_What needs to be done_:
Please return only the lines from the one holding "set metrics [dict create \" through the one holding "viasPerCell 6.71 \", exactly as they appear in the records below, both ends included.

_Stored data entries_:
───
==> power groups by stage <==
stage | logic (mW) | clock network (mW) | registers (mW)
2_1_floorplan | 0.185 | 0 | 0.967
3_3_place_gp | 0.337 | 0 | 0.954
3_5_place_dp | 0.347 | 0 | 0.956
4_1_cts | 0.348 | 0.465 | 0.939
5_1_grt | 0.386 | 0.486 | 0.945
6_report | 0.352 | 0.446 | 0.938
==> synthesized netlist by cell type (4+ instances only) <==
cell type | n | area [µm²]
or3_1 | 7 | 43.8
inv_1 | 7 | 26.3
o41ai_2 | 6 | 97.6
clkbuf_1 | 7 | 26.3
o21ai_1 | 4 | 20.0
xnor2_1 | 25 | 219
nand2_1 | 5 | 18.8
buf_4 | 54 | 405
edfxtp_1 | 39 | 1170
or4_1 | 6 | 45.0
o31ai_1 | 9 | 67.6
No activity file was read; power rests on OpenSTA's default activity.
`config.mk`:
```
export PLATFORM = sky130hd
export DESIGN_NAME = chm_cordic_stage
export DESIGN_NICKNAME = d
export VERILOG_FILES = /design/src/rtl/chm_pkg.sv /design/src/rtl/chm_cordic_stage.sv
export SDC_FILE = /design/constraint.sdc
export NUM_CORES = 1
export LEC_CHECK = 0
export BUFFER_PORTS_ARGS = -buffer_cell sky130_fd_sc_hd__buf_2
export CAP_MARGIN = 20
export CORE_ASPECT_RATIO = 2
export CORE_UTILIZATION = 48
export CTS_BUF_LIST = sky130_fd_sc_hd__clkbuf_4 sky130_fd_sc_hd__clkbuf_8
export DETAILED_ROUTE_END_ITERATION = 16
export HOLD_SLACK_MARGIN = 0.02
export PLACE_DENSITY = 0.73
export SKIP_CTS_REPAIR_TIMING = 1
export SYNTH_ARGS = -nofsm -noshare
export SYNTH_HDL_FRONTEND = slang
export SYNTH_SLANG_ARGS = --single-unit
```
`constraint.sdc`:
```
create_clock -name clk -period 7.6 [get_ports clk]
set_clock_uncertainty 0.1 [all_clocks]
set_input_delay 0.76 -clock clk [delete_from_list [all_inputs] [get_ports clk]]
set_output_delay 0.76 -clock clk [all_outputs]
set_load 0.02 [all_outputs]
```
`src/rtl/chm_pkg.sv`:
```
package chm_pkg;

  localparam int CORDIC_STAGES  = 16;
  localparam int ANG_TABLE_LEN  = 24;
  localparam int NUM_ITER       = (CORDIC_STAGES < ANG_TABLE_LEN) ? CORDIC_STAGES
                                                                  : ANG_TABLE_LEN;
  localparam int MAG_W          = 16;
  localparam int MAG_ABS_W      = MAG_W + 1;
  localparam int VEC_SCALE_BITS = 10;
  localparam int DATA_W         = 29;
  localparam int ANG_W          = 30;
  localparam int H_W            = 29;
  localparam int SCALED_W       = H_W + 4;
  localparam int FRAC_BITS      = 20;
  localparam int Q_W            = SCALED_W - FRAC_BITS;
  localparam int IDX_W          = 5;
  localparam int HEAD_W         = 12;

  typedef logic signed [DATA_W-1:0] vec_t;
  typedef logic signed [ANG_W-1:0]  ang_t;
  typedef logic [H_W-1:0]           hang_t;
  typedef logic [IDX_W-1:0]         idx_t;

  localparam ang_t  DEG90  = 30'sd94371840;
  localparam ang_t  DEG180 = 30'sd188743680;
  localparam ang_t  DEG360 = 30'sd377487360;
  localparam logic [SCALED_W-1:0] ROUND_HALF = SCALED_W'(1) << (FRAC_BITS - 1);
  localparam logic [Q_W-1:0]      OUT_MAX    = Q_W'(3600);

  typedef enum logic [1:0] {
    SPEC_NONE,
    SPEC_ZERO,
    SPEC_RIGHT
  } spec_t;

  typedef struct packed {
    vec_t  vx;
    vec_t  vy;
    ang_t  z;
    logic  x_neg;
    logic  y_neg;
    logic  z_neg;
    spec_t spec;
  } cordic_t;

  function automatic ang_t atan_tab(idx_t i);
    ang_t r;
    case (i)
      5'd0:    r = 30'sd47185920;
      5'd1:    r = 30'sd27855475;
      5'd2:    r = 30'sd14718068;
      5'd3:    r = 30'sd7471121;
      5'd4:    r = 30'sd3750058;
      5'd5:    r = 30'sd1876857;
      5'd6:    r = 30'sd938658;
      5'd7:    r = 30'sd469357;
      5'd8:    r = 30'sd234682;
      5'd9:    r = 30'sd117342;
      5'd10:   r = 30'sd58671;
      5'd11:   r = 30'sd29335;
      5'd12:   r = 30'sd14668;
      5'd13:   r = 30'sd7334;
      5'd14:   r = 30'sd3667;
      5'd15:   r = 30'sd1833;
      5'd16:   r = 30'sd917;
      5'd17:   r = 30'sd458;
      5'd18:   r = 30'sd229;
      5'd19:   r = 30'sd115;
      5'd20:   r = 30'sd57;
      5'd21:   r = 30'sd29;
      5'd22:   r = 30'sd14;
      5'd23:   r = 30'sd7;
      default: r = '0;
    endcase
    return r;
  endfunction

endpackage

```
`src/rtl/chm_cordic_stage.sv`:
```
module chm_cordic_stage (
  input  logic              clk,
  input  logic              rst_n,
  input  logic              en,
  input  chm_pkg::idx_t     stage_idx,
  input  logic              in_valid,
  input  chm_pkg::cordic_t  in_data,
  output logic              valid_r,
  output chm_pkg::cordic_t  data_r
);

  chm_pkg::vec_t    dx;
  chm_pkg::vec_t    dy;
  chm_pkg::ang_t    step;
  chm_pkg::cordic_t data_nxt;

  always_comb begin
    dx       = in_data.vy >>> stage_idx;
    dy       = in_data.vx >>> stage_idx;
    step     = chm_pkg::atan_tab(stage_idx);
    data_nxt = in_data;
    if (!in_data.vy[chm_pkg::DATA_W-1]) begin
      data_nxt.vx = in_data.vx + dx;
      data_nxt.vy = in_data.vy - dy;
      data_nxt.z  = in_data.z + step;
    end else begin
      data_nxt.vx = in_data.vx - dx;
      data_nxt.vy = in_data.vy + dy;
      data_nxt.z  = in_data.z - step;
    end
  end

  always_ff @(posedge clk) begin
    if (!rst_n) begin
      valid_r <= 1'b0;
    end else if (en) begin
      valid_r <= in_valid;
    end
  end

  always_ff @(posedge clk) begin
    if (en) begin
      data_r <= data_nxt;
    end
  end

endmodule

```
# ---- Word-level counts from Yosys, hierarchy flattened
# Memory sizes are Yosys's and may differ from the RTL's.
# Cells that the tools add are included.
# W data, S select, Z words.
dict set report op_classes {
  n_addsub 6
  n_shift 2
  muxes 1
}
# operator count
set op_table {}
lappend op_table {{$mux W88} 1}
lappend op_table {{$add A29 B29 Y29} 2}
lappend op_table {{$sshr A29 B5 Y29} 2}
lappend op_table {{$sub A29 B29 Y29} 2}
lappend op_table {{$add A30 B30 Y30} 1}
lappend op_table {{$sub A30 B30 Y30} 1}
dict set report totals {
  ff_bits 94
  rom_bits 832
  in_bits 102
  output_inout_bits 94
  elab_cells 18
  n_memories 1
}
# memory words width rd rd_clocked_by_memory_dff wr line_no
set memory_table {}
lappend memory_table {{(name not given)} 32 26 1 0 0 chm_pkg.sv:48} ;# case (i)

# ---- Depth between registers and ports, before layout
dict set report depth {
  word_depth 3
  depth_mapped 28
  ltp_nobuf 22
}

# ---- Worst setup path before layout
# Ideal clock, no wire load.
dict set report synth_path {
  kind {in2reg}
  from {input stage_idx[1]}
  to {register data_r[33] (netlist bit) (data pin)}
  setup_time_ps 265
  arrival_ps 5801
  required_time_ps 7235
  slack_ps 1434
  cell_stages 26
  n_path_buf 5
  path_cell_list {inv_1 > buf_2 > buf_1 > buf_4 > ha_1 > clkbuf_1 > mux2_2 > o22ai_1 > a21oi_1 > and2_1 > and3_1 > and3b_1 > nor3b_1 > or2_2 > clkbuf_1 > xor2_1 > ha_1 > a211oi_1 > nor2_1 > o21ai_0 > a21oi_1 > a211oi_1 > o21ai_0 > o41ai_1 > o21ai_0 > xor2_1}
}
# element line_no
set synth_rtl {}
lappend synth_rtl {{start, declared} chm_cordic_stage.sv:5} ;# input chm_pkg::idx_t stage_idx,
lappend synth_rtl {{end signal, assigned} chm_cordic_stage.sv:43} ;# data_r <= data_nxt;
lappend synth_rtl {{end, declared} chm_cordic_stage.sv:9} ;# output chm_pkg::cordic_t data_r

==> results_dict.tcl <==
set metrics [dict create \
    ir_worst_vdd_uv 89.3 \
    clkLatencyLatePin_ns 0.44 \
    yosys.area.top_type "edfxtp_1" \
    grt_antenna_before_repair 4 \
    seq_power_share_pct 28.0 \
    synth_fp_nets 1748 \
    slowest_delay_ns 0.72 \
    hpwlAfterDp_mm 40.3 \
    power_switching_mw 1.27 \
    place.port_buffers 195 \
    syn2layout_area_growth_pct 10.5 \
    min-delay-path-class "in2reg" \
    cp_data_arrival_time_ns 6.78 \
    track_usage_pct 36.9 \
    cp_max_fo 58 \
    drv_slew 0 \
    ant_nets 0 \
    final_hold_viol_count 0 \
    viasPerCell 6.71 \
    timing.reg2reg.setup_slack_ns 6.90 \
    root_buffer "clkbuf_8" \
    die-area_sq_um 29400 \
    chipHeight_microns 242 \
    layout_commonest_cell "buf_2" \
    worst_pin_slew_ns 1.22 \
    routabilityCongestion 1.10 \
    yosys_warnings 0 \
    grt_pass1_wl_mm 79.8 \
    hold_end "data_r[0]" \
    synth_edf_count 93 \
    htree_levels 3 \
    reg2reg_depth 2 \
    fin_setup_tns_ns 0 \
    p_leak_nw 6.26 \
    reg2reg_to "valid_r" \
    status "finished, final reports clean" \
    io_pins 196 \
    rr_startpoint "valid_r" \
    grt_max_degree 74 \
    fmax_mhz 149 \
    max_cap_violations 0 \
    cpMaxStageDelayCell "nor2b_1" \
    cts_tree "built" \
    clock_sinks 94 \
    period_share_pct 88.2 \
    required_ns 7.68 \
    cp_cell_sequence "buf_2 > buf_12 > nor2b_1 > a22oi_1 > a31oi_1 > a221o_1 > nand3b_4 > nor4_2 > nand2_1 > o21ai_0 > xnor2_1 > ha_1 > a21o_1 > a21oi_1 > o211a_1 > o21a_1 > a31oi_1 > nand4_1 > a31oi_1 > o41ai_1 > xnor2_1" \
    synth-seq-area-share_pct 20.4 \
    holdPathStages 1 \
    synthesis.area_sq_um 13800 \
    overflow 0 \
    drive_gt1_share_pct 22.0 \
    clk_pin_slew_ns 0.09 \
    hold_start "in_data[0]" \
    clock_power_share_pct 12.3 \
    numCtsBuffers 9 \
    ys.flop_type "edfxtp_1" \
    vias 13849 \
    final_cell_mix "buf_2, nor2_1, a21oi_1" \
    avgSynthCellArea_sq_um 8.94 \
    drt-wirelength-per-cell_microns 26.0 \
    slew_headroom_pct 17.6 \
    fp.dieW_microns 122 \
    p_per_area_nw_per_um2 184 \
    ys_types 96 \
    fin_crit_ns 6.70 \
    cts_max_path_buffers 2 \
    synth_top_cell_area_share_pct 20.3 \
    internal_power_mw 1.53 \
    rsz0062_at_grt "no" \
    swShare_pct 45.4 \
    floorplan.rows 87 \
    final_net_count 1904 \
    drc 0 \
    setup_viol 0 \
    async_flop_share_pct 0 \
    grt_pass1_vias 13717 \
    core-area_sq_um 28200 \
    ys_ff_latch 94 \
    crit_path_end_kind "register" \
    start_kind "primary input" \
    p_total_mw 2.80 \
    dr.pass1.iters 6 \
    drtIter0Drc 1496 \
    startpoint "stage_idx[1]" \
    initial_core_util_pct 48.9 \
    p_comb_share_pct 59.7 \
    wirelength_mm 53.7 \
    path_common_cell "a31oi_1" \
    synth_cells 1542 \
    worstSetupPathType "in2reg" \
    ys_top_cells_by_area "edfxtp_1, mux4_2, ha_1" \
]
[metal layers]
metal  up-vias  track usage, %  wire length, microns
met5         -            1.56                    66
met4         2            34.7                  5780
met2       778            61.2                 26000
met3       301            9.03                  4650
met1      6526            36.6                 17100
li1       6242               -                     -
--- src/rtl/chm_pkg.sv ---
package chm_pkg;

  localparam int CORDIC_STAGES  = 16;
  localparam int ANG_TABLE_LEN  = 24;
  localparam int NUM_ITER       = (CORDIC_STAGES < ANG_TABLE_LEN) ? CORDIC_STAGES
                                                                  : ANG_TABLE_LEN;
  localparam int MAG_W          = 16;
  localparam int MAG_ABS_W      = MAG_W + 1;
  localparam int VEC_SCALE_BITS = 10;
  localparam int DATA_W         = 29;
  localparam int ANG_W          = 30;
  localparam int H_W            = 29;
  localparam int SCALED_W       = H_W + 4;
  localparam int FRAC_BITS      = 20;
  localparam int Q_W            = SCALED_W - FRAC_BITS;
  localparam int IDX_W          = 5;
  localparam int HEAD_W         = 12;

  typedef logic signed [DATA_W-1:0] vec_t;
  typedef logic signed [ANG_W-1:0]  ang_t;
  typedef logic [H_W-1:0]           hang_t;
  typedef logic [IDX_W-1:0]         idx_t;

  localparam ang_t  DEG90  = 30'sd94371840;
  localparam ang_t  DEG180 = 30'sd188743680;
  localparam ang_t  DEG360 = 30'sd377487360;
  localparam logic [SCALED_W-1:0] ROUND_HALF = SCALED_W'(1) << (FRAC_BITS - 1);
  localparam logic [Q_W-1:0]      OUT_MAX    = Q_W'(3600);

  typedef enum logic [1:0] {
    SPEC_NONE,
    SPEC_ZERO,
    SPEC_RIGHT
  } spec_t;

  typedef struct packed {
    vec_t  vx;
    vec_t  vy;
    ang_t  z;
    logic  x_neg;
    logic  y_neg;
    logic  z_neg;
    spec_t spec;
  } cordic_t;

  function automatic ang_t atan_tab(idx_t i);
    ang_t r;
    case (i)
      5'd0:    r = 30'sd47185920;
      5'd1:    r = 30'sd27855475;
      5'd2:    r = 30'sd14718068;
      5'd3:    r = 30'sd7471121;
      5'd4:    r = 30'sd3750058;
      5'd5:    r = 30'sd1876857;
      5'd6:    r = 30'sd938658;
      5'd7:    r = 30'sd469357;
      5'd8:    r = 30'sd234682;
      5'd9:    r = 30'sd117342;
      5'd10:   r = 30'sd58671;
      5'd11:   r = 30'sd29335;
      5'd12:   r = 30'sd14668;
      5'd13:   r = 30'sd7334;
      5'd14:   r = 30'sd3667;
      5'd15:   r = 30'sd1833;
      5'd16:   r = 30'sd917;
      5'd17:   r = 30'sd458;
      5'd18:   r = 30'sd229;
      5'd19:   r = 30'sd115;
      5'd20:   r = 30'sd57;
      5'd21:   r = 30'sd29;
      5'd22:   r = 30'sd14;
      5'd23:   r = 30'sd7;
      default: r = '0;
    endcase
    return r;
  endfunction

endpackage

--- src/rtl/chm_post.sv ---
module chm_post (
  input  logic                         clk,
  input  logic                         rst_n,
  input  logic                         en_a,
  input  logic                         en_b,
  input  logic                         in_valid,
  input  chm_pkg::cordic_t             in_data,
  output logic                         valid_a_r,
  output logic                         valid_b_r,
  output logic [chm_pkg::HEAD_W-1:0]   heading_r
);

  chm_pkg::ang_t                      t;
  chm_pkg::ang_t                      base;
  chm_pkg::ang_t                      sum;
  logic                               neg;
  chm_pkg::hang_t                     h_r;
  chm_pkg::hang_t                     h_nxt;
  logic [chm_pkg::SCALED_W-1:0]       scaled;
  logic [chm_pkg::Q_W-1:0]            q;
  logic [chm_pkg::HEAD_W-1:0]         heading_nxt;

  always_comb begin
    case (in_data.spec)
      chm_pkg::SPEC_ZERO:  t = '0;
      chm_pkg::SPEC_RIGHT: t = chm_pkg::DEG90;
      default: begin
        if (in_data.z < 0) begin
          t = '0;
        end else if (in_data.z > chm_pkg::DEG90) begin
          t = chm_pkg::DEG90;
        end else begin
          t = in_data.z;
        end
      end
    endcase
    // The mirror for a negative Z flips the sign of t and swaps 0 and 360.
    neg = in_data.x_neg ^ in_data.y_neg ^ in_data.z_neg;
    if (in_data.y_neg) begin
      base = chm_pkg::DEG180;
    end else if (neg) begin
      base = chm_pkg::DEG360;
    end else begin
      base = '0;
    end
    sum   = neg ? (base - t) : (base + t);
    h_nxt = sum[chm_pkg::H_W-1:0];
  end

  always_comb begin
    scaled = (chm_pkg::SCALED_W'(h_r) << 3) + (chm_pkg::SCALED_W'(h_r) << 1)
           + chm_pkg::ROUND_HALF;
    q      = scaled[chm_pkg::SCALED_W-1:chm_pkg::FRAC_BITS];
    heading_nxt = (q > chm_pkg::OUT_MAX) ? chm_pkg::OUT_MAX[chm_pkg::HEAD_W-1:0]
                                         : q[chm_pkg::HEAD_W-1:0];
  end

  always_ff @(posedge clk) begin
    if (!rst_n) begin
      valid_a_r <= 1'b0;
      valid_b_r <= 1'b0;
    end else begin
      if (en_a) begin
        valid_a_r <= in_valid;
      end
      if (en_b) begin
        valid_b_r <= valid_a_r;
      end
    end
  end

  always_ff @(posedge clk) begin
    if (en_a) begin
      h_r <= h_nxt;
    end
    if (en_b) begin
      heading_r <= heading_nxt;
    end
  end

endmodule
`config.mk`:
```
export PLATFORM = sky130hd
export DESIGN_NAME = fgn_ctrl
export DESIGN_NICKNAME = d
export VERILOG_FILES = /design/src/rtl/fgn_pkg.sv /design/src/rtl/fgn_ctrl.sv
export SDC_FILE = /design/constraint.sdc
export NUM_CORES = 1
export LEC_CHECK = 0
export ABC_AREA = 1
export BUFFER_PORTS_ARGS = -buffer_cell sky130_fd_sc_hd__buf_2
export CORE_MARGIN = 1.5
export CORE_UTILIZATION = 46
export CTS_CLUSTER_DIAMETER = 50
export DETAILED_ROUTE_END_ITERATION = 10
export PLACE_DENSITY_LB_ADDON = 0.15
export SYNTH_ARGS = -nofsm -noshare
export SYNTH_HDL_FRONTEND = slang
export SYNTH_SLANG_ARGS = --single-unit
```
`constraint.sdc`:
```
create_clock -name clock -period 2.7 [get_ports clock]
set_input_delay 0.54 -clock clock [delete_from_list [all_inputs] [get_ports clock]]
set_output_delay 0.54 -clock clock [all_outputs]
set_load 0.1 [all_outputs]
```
───
_Task response_:
set metrics [dict create \
    ir_worst_vdd_uv 89.3 \
    clkLatencyLatePin_ns 0.44 \
    yosys.area.top_type "edfxtp_1" \
    grt_antenna_before_repair 4 \
    seq_power_share_pct 28.0 \
    synth_fp_nets 1748 \
    slowest_delay_ns 0.72 \
    hpwlAfterDp_mm 40.3 \
    power_switching_mw 1.27 \
    place.port_buffers 195 \
    syn2layout_area_growth_pct 10.5 \
    min-delay-path-class "in2reg" \
    cp_data_arrival_time_ns 6.78 \
    track_usage_pct 36.9 \
    cp_max_fo 58 \
    drv_slew 0 \
    ant_nets 0 \
    final_hold_viol_count 0 \
    viasPerCell 6.71 \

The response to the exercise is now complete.